Large pre-trained language models have transformed the field of natural language processing in recent years (e.g. BERT, XLNet, GPT-3) and state-of-the-art performance on many benchmark datasets has been improved by fine-tuning such models for the given task. BERT is the most widely used large language model and several extensions have been developed focused on downstream tasks in a specialised domain: e.g. Clinical BERT, SciBERT and BioBERT. These models use large domain-specific corpora to finetune or train from scratch, and show improvements on several domain-specific downstream tasks.
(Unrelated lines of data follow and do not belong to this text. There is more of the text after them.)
### config.mk
export PLATFORM = sky130hd
export DESIGN_NAME = dda_ray_engine_flat
export DESIGN_NICKNAME = d
export VERILOG_FILES = /design/src/rtl/dda_ray_engine_if.sv /design/src/rtl/dda_ray_engine.sv /design/src/flat_wrapper.sv
export SDC_FILE = /design/constraint.sdc
export NUM_CORES = 1
export LEC_CHECK = 0
export CORE_ASPECT_RATIO = 0.9
export CORE_MARGIN = 2
export CORE_UTILIZATION = 35
export DETAILED_ROUTE_END_ITERATION = 12
export GPL_ROUTABILITY_DRIVEN = 0
export SETUP_SLACK_MARGIN = 0.3
export SYNTH_ARGS = -nofsm -noshare
export SYNTH_HDL_FRONTEND = slang
export SYNTH_SLANG_ARGS = --single-unit
### constraint.sdc
create_clock -name clk -period 8.95 [get_ports clk]
set_input_delay 1.3425 -clock clk [delete_from_list [all_inputs] [get_ports clk]]
set_output_delay 1.3425 -clock clk [all_outputs]
set_load 0.05 [all_outputs]
### src/rtl/dda_ray_engine_if.sv
// dda_ray_engine_if: ray request, map RAM port and result bundle for dda_ray_engine
//   master: ray requester / map RAM / result consumer side
//   slave : the engine
//   in_valid/in_ready + x_pos, y_pos, ray_dir_x, ray_dir_y, delta_x, delta_y : ray request
//   map_addr -> / map_data <- : {mapY, mapX} lookup, data one cycle after address
//   out_valid/out_ready + color, side, hit, perp_dist, height : result
interface dda_ray_engine_if #(
  parameter int MAP_BITS = 6
);
  logic                    in_valid;
  logic                    in_ready;
  logic [15:0]             x_pos;
  logic [15:0]             y_pos;
  logic [15:0]             ray_dir_x;
  logic [15:0]             ray_dir_y;
  logic [15:0]             delta_x;
  logic [15:0]             delta_y;
  logic [2*MAP_BITS-1:0]   map_addr;
  logic [7:0]              map_data;
  logic                    out_valid;
  logic                    out_ready;
  logic [7:0]              color;
  logic                    side;
  logic                    hit;
  logic [15:0]             perp_dist;
  logic [9:0]              height;
  modport master (
    output in_valid, x_pos, y_pos, ray_dir_x, ray_dir_y, delta_x, delta_y, map_data, out_ready,
    input  in_ready, map_addr, out_valid, color, side, hit, perp_dist, height
  );
  modport slave (
    input  in_valid, x_pos, y_pos, ray_dir_x, ray_dir_y, delta_x, delta_y, map_data, out_ready,
    output in_ready, map_addr, out_valid, color, side, hit, perp_dist, height
  );
endinterface

### src/rtl/dda_ray_engine.sv
// dda_ray_engine: grid DDA ray caster returning wall hit, side, colour, distance and column height
//   clk, rst : rising-edge clock, synchronous active-high reset
//   bus      : dda_ray_engine_if.slave (ray request, map RAM port, result handshake)
//   DDA_HEIGHT_DIV_EN defined builds the 16-cycle height divider; undefined ties height to 0
module dda_ray_engine #(
  parameter int SCREEN_HEIGHT = 600,
  parameter int MAP_BITS      = 6,
  parameter int MAX_STEPS     = 64
) (
  input logic clk,
  input logic rst,
  dda_ray_engine_if.slave bus
);
  localparam int MB = MAP_BITS;
  typedef enum logic [2:0] {IDLE, INIT, STEP, WAIT, CHECK, DIV, DONE} state_t;
  state_t state_q;
  logic [15:0] x_pos_q, y_pos_q, delta_x_q, delta_y_q;
  logic [15:0] side_dist_x_q, side_dist_y_q, perp_dist_q, steps_q;
  logic neg_x_q, neg_y_q, side_q, hit_q, in_ready_q, out_valid_q;
  logic [MB:0] map_x_q, map_y_q;
  logic [2*MB-1:0] map_addr_q;
  logic [7:0] color_q;
  logic [9:0] height_q;
  logic [24:0] prod_x, prod_y;
  logic [16:0] sum_x, sum_y;
  logic [MB:0] map_x_d, map_y_d;
  logic [15:0] side_dist_x_d, side_dist_y_d, perp_d;
  logic step_y, start_out, outside, hit_c, finish;
  // cell coordinates carry one extra bit: stepping past either map edge sets it
  always_comb begin
    prod_x = (neg_x_q ? {17'd0, x_pos_q[7:0]} : 25'd256 - {17'd0, x_pos_q[7:0]}) * {9'd0, delta_x_q};
    prod_y = (neg_y_q ? {17'd0, y_pos_q[7:0]} : 25'd256 - {17'd0, y_pos_q[7:0]}) * {9'd0, delta_y_q};
    step_y = side_dist_y_q <= side_dist_x_q;
    sum_x = {1'b0, side_dist_x_q} + {1'b0, delta_x_q};
    sum_y = {1'b0, side_dist_y_q} + {1'b0, delta_y_q};
    map_x_d = step_y ? map_x_q : neg_x_q ? map_x_q - 1'b1 : map_x_q + 1'b1;
    map_y_d = !step_y ? map_y_q : neg_y_q ? map_y_q - 1'b1 : map_y_q + 1'b1;
    side_dist_x_d = step_y ? side_dist_x_q : sum_x[16] ? 16'hFFFF : sum_x[15:0];
    side_dist_y_d = !step_y ? side_dist_y_q : sum_y[16] ? 16'hFFFF : sum_y[15:0];
    perp_d = steps_q == 16'd0 ? 16'd0 : side_q ? side_dist_y_q - delta_y_q : side_dist_x_q - delta_x_q;
    start_out = |(x_pos_q >> (8 + MB)) || |(y_pos_q >> (8 + MB));
    outside = map_x_q[MB] | map_y_q[MB];
    hit_c = state_q == CHECK && !outside && |bus.map_data;
    finish = (state_q == INIT && start_out) ||
             (state_q == CHECK && (outside || hit_c || steps_q == 16'(MAX_STEPS)));
  end
`ifdef DDA_HEIGHT_DIV_EN
  // SCREEN_HEIGHT*256 / perp_dist; the upper dividend half seeds the remainder, which is
  // exact whenever perp_dist >= 256 (smaller distances clamp to SCREEN_HEIGHT anyway)
  localparam logic [31:0] DIV_NUM = 32'(SCREEN_HEIGHT * 256);
  localparam logic [15:0] DIV_HI = DIV_NUM[31:16];
  localparam logic [15:0] DIV_LO = DIV_NUM[15:0];
  localparam logic [9:0] SH = 10'(SCREEN_HEIGHT);
  logic [15:0] rem_q, quo_q, quo_d, div_s;
  logic [3:0] div_cnt_q;
  logic [16:0] div_r;
  logic div_ge;
  always_comb begin
    div_r = {rem_q, DIV_LO[~div_cnt_q]};
    div_ge = div_r >= {1'b0, perp_dist_q};
    div_s = div_r[15:0] - perp_dist_q;
    quo_d = {quo_q[14:0], div_ge};
  end
`endif
  always_ff @(posedge clk) begin
    if (rst) begin
      state_q <= IDLE;
      in_ready_q <= 1'b1;
      out_valid_q <= 1'b0;
      color_q <= '0;
      side_q <= 1'b0;
      hit_q <= 1'b0;
      perp_dist_q <= '0;
      height_q <= '0;
      map_addr_q <= '0;
    end else begin
      case (state_q)
        IDLE: if (bus.in_valid) begin
          state_q <= INIT;
          in_ready_q <= 1'b0;
          x_pos_q <= bus.x_pos;
          y_pos_q <= bus.y_pos;
          neg_x_q <= bus.ray_dir_x[15];
          neg_y_q <= bus.ray_dir_y[15];
          delta_x_q <= bus.delta_x;
          delta_y_q <= bus.delta_y;
          steps_q <= '0;
          height_q <= '0;
        end
        INIT: begin
          state_q <= STEP;
          map_x_q <= {1'b0, x_pos_q[8+MB-1:8]};
          map_y_q <= {1'b0, y_pos_q[8+MB-1:8]};
          side_dist_x_q <= prod_x[23:8];
          side_dist_y_q <= prod_y[23:8];
          side_q <= 1'b0;
        end
        STEP: begin
          state_q <= WAIT;
          map_x_q <= map_x_d;
          map_y_q <= map_y_d;
          side_dist_x_q <= side_dist_x_d;
          side_dist_y_q <= side_dist_y_d;
          side_q <= step_y;
          steps_q <= steps_q + 16'd1;
          map_addr_q <= {map_y_d[MB-1:0], map_x_d[MB-1:0]};
        end
        WAIT: state_q <= CHECK;
        CHECK: state_q <= STEP;
`ifdef DDA_HEIGHT_DIV_EN
        DIV: begin
          rem_q <= div_ge ? div_s : div_r[15:0];
          quo_q <= quo_d;
          div_cnt_q <= div_cnt_q + 4'd1;
          if (&div_cnt_q) begin
            state_q <= DONE;
            out_valid_q <= 1'b1;
            height_q <= !hit_q ? 10'd0 : ~|perp_dist_q[15:8] ? SH : quo_d > {6'd0, SH} ? SH : quo_d[9:0];
          end
        end
`endif
        DONE: if (bus.out_ready) begin
          state_q <= IDLE;
          out_valid_q <= 1'b0;
          in_ready_q <= 1'b1;
        end
        default: state_q <= IDLE;
      endcase
      // ray finished (start cell off-map, wall, map exit or step budget): latch result
      if (finish) begin
        hit_q <= hit_c;
        color_q <= hit_c ? bus.map_data : 8'd0;
        perp_dist_q <= perp_d;
`ifdef DDA_HEIGHT_DIV_EN
        state_q <= DIV;
        rem_q <= DIV_HI;
        quo_q <= '0;
        div_cnt_q <= '0;
`else
        state_q <= DONE;
        out_valid_q <= 1'b1;
`endif
      end
    end
  end
  assign bus.in_ready = in_ready_q;
  assign bus.out_valid = out_valid_q;
  assign bus.map_addr = map_addr_q;
  assign bus.color = color_q;
  assign bus.side = side_q;
  assign bus.hit = hit_q;
  assign bus.perp_dist = perp_dist_q;
  assign bus.height = height_q;
endmodule

### src/flat_wrapper.sv
// flat-port wrapper written by rule: the top's interface ports become plain ports
module dda_ray_engine_flat 
#(
  parameter int SCREEN_HEIGHT = 600,
  parameter int MAP_BITS      = 6,
  parameter int MAX_STEPS     = 64
)
  (clk, rst, bus_in_valid, bus_x_pos, bus_y_pos, bus_ray_dir_x, bus_ray_dir_y, bus_delta_x, bus_delta_y, bus_map_data, bus_out_ready, bus_in_ready, bus_map_addr, bus_out_valid, bus_color, bus_side, bus_hit, bus_perp_dist, bus_height);
  dda_ray_engine_if #(.MAP_BITS(MAP_BITS)) bus_i ();
  input logic clk;
  input logic rst;
  input wire logic [$bits(bus_i.in_valid)-1:0] bus_in_valid;
  input wire logic [$bits(bus_i.x_pos)-1:0] bus_x_pos;
  input wire logic [$bits(bus_i.y_pos)-1:0] bus_y_pos;
  input wire logic [$bits(bus_i.ray_dir_x)-1:0] bus_ray_dir_x;
  input wire logic [$bits(bus_i.ray_dir_y)-1:0] bus_ray_dir_y;
  input wire logic [$bits(bus_i.delta_x)-1:0] bus_delta_x;
  input wire logic [$bits(bus_i.delta_y)-1:0] bus_delta_y;
  input wire logic [$bits(bus_i.map_data)-1:0] bus_map_data;
  input wire logic [$bits(bus_i.out_ready)-1:0] bus_out_ready;
  output wire logic [$bits(bus_i.in_ready)-1:0] bus_in_ready;
  output wire logic [$bits(bus_i.map_addr)-1:0] bus_map_addr;
  output wire logic [$bits(bus_i.out_valid)-1:0] bus_out_valid;
  output wire logic [$bits(bus_i.color)-1:0] bus_color;
  output wire logic [$bits(bus_i.side)-1:0] bus_side;
  output wire logic [$bits(bus_i.hit)-1:0] bus_hit;
  output wire logic [$bits(bus_i.perp_dist)-1:0] bus_perp_dist;
  output wire logic [$bits(bus_i.height)-1:0] bus_height;
  assign bus_i.in_valid = bus_in_valid;
  assign bus_i.x_pos = bus_x_pos;
  assign bus_i.y_pos = bus_y_pos;
  assign bus_i.ray_dir_x = bus_ray_dir_x;
  assign bus_i.ray_dir_y = bus_ray_dir_y;
  assign bus_i.delta_x = bus_delta_x;
  assign bus_i.delta_y = bus_delta_y;
  assign bus_i.map_data = bus_map_data;
  assign bus_i.out_ready = bus_out_ready;
  assign bus_in_ready = bus_i.in_ready;
  assign bus_map_addr = bus_i.map_addr;
  assign bus_out_valid = bus_i.out_valid;
  assign bus_color = bus_i.color;
  assign bus_side = bus_i.side;
  assign bus_hit = bus_i.hit;
  assign bus_perp_dist = bus_i.perp_dist;
  assign bus_height = bus_i.height;
  dda_ray_engine #(.SCREEN_HEIGHT(SCREEN_HEIGHT), .MAP_BITS(MAP_BITS), .MAX_STEPS(MAX_STEPS)) u_core (.clk(clk), .rst(rst), .bus(bus_i));
endmodule
==> flow_summary.toml <==
[run_status]
outcome = "finished, final reports clean"

[route]
vias_per_cell = 4.97
drt_first_iter_violations = 816
drc = 0
ant_nets = 0
drt_wl_total_um = 49100
wire_per_inst_um = 16.3
drt_first_pass_iters = 5
vias = 14900

[logic_synthesis]
syn_area_per_cell_um2 = 9.39
synthArstFlopShare_pct = 0
yosys_most_used_dff = "edfxtp_1"
ys_seq_area_share_pct = 23.5
ys_types = 81
synth_warnings = 0
synthCells = 2136
syn-cell-area_mm2 = 0.0201
ys_ff_latch = 171
synth-edff-count = 128

[global_routing]
grt_pass1_vias = 15800
globalRouteTotalUtil_pct = 17.3
grt-ovfl-total = 0
grt_pass1_wl_um = 81700
grt_max_degree = 69
grt_antenna_before_repair = 0

[die]
core_area_mm2 = 0.0568
die-height_um = 231
die_w_um = 256
start_util_pct = 35.3
core.rowCount = 83
dieArea_mm2 = 0.0592
io-pin-count = 158

[cts]
clkTransAtPathRegs_ns = 0.08
cts_tree = "done"
holdBufCountCts = 0
clock-root-buffer = "clkbuf_16"
cts_resized = 0
cts_setup_buffers = 0
h-tree-depth = 4
cts_sinks = 171
cts_made_buffers = 17
clock_path_buffers = 2
clk_latency_ns = 0.49

[sta]
finalHoldViolCount = 0
period_share_pct = 86.0
worst_pin_slew_ns = 1.31
rsz0062_at_grt = "false"
slew_viol_final = 0
period_needed_ns = 7.70
setup_violations = 0
skew_ns = 0.0197
fin_setup_tns_ns = 0
max_slew_margin_pct = 12.3
max_freq_ghz = 0.130

[worst_setup_path]
critical_path.max_fanout = 16
reg2reg_slack_ns = 1.25
cp.required_ns = 9.15
reg2reg_depth = 27
cp-start-kind = "flip-flop"
arrival_ns = 7.89
crit_type = "flip-flop to flip-flop"
end_kind = "flip-flop"
slowest_delay_ns = 0.53
crit_path_top_delay_cell = "fa_1"
timing.rr.end = "u_core.side_dist_x_q[13]"
rr_startpoint = "u_core.x_pos_q[3]"

[hold_path]
hold_path_class = "flip-flop to flip-flop"
min_from = "u_core.bus.hit"
min_to = "u_core.bus.hit"
min_path_cells = 1

[placement]
dpl_cell_area_mm2 = 0.0221
dp_hpwl_um = 38700
io_buffers = 117

[layout]
final_cell_mix = "353 x inv_1, 272 x ha_1, 194 x fa_1, 186 x nand2_1, 152 x nor2_1"
fin_area_mm2 = 0.0227
area_growth_pct = 13.0
fin_nets = 2801
diodes = 0
layout_commonest_cell = "inv_1"
drive_above_1_share_pct = 4.15

[run]
drv_cap = 0
## worst max-delay path: cells and delay by family (launching register included)
family / cells / cell delay, ns
adders and majority gates: 7 / 3.42
and+or+nand+nor: 6 / 1.46
AOI/OAI and AO/OA: 5 / 1.23
buffers and inverters: 7 / 0.52
DFF: 1 / 0.42
xor gates and xnor gates: 2 / 0.34
## layout make-up
class,count,area [um2]
timing repair buffer,143,1370
multi-input combinational,1541,13700
tap,765,957
clock buffer,18,429
clock inverter,14,158
fill,5633,34100
inverter,353,1330
sequential,171,4700
## logic make-up after synthesis
kind of cell	Yosys count	synth area share, %
AO/OA/AOI/OAI	332	11.1
XOR/XNOR	121	5.28
adder cells (fa/ha/maj)	466	36.3
buffers and inverters	433	8.39
flip-flops	171	23.5
multiplexers	23	1.27
other	1	0.0187
AND/OR/NAND/NOR	589	14.2
## Yosys cell counts, types with 28 or more instances
cell | n | share of area [%]
a21oi_1 | 101 | 2.5
a22oi_1 | 31 | 1.2
and2_1 | 110 | 3.4
clkbuf_1 | 54 | 1.0
dfxtp_1 | 43 | 4.3
edfxtp_1 | 128 | 19
fa_1 | 194 | 19
ha_1 | 272 | 17
inv_1 | 353 | 6.6
nand2_1 | 187 | 3.5
nor2_1 | 153 | 2.9
nor3_1 | 28 | 0.70
o21ai_0 | 51 | 1.3
xnor2_1 | 82 | 3.6
xor2_1 | 39 | 1.7
## state kept, by name (all words and copies together), names as in the netlist, 3 cells and up
name	flops
u_core.steps_q	16
u_core.bus.color	8
u_core.delta_x_q	16
u_core.map_y_q	7
u_core.state_q	3
u_core.map_x_q	7
u_core.y_pos_q	16
u_core.x_pos_q	16
u_core.bus.perp_dist	16
u_core.side_dist_x_q	16
u_core.delta_y_q	16
u_core.bus.map_addr	12
u_core.side_dist_y_q	16
## worst max-delay path by stage
stage               depth (start not counted)                       end               from
floorplan                                  29  u_core.side_dist_x_q[13]  u_core.x_pos_q[0]
global placement                           27  u_core.side_dist_x_q[13]  u_core.x_pos_q[3]
detailed placement                         27  u_core.side_dist_x_q[13]  u_core.x_pos_q[3]
CTS                                        27  u_core.side_dist_x_q[13]  u_core.x_pos_q[3]
global route                               27  u_core.side_dist_x_q[13]  u_core.x_pos_q[3]
finish                                     27  u_core.side_dist_x_q[13]  u_core.x_pos_q[3]
## routing by layer
metal / vias up / GRT usage [%] / wire (um)
li1: 7198 / - / -
met1: 7326 / 24.0 / 23600
met2: 355 / 27.6 / 22200
met3: 57 / 3.27 / 2520
met4: 0 / 4.57 / 786
met5: - / 0 / 0
## metrics by stage
stage / utilization (%) / hold slack (ns) / setup WS (ns) / std cells
floorplan: - / 0.496 / 1.85 / 2145
global placement: 38.9 / 0.441 / 1.46 / 2973
detailed placement: 38.9 / 0.440 / 1.27 / 2973
CTS: 39.9 / 0.457 / 1.25 / 3005
global route: 39.9 / 0.482 / 0.898 / 3005
finish: 39.9 / 0.452 / 1.25 / 3005
Power is not shown: default switching activity piles up to over one toggle a cycle in this logic, so the estimate is an artifact.
==> RTL change: new RTL, same settings <==
`MAP_BITS` is set to 6 in 3 places; all go to 3.
--- a/src/rtl/dda_ray_engine_if.sv
+++ b/src/rtl/dda_ray_engine_if.sv
@@ -5,7 +5,7 @@
 //   map_addr -> / map_data <- : {mapY, mapX} lookup, data one cycle after address
 //   out_valid/out_ready + color, side, hit, perp_dist, height : result
 interface dda_ray_engine_if #(
-  parameter int MAP_BITS = 6
+  parameter int MAP_BITS = 3
 );
   logic                    in_valid;
   logic                    in_ready;
--- a/src/rtl/dda_ray_engine.sv
+++ b/src/rtl/dda_ray_engine.sv
@@ -4,7 +4,7 @@
 //   DDA_HEIGHT_DIV_EN defined builds the 16-cycle height divider; undefined ties height to 0
 module dda_ray_engine #(
   parameter int SCREEN_HEIGHT = 600,
-  parameter int MAP_BITS      = 6,
+  parameter int MAP_BITS      = 3,
   parameter int MAX_STEPS     = 64
 ) (
   input logic clk,
--- a/src/flat_wrapper.sv
+++ b/src/flat_wrapper.sv
@@ -2,7 +2,7 @@
 module dda_ray_engine_flat 
 #(
   parameter int SCREEN_HEIGHT = 600,
-  parameter int MAP_BITS      = 6,
+  parameter int MAP_BITS      = 3,
   parameter int MAX_STEPS     = 64
 )
   (clk, rst, bus_in_valid, bus_x_pos, bus_y_pos, bus_ray_dir_x, bus_ray_dir_y, bus_delta_x, bus_delta_y, bus_map_data, bus_out_ready, bus_in_ready, bus_map_addr, bus_out_valid, bus_color, bus_side, bus_hit, bus_perp_dist, bus_height);
Interface: changed (resized bus_map_addr); port bits go from 158 to 152. No check against the original RTL was run, so the function may have changed too.
==> RTL change against the unedited design <==
- non-clock buffer count down 8
- fmax grew 3.8%
- critical endpoint is now u_core.side_dist_y_q[15]$_DFFE_PP_
- global-route usage increased by 0.84 points
- setup slack better by 0.28 ns
- area after synthesis shrank 3.1%
- final area down 3.3%
- routed wire length is 0.52% higher
- clock skew down 0.0085 ns
- highest routed layer unchanged
- sequential cell count decreased by 12
- synthesized cell count shrank 1.7%
- die area shrank 3.0%
- first-iteration DRC count rose by 4.0%
Power is left out: the tool's default activity adds up to more than one toggle a clock period on the data nets, which glitch-free logic cannot reach.
==> RTL change: results (changes against the unedited design) <==
metric	value	unit	change
io_buffers	111		-5.1%
route.top_layer_used	met4		
reg2reg_to	u_core.side_dist_y_q[15]$_DFFE_PP_		
stdcell_count	2900		-3.5%
postSynthAreaPerCell	9.26	µm²	-1.4%
synth_fa_ha_area_share	37.1	%	+0.76 points
finClkSkew	0.0112	ns	-0.00851 ns
critical_path_arrival	7.62	ns	-0.27 ns
max_clock_freq	135	MHz	+3.8%
grt_pass1_vias	15472		-2.3%
met2_length	22100	µm	-0.18%
met2_usage	28.8	%	+1.2 points
layout-drive-gt1-share	3.74	%	-0.42 points
synth_edf_count	122		-4.7%
crit_family	adder cells		
path_class	flip-flop to flip-flop		
synth_compound_area_share	11.0	%	-0.043 points
wire_per_inst	17.0	µm	+4.2%
firstDrtPassIters	5		unchanged
dp_hpwl	38900	µm	+0.45%
rr_worst_depth	30		+11%
via_per_inst	5.12		+3.0%
outcome	finished clean		
antenna_cells	0		unchanged
hold_depth	2		+1
grt_use_met1	25.2	%	+1.2 points
hold_path_class	flip-flop to flip-flop		
rrSetupSlack	1.54	ns	+0.28 ns
worstMarginPinSlew	1.29	ns	-0.0267 ns
drt_iter0_markers	849		+4.0%
synth_cell_types	78		-3.7%
fillCellCount	5410		-4.0%
post-place-ws	1.55	ns	+0.285 ns
track_usage	18.1	%	+0.84 points
synthXorXnorAreaFrac	4.87	%	-0.42 points
wl_met1	23700	µm	+0.40%
hp-start	u_core.bus.perp_dist[0]$_SDFFE_PP0P_		
critPathLaunch	u_core.y_pos_q[0]$_DFFE_PP_		
synth.area.mux_share	0.502	%	-0.77 points
hold_path_end	u_core.bus.perp_dist[0]$_SDFFE_PP0P_		
wl_met3	2930	µm	+16%
ys_seq_area_share	22.7	%	-0.80 points
fin_hold_ws	0.458	ns	+0.00597 ns
placed_area	21300	µm²	-3.4%
grt_start_max_net_pins	72		+4.3%
met3_usage	3.82	%	+0.55 points
slowest_stage	fa_1		
netlist_top_cells_count	358 x inv_1, 266 x ha_1, 194 x fa_1		
fin_nets	2750		-1.8%
grt_pass1_wl	81300	µm	-0.46%
-- RTL change: changes by cell type in the layout (fill, tap and decap cells not counted), sizes merged, moves of 8 or more --
cell | unedited run | this run
nand3 | 17 | 26
a21oi | 105 | 88
inv | 359 | 369
nor2b | 17 | 9
xnor2 | 82 | 73
mux2i | 16 | 6
a21o | 20 | 32
a22oi | 31 | 16
a211oi | 17 | 5
nor2 | 154 | 140
-- RTL change: layout make-up --
class                      count  area (µm²)  area share, %
sequential                   159        4400           20.1
clock inverter                14         139          0.634
timing repair buffer         135        1290           5.89
clock buffer                  18         439           2.00
multi-input combinational   1510       13400           61.2
inverter                     359        1350           6.15
tap                          705         882           4.03
-- RTL change: cell families after synthesis --
| group | after synthesis |
|---|---|
| adders and majority gates | 460 |
| and+or+nand+nor | 604 |
| DFF | 159 |
| other | 1 |
| AOI/OAI and AO/OA | 319 |
| buffers and inverters | 440 |
| xor gates and xnor gates | 108 |
| muxes | 9 |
In this project we would work with texts written by learners of English as training or finetuning data for transformer models, experimenting with a number of training conditions and evaluating on a number of downstream tasks such as essay scoring and native language identification.
We are interested in the edits learners of English make to their essays in an online writing practice platform which provides automatic grades and grammatical error feedback. There is firstly a pre-processing task in aligning different versions of an essay which may involve major revisions at the level of sentence structure. Secondly there is the research question of automatically deciding whether each sentence level revision is an improvement or not.
This is a project about generalisability of text classifiers for underground hacking forums: we have trained various models on HackForums texts but have not yet applied them to other forum data contained in the CrimeBB collection of underground hacking forums. This project would involve doing so, including annotation of new test sets for the new forums in order to evaluate performance of the old models on new data. Potential directions for this project include improved training of more generalised models, domain adaptation to each forum, and application of English-focused methods to the forum data in other languages (so far: German, Spanish, Russian).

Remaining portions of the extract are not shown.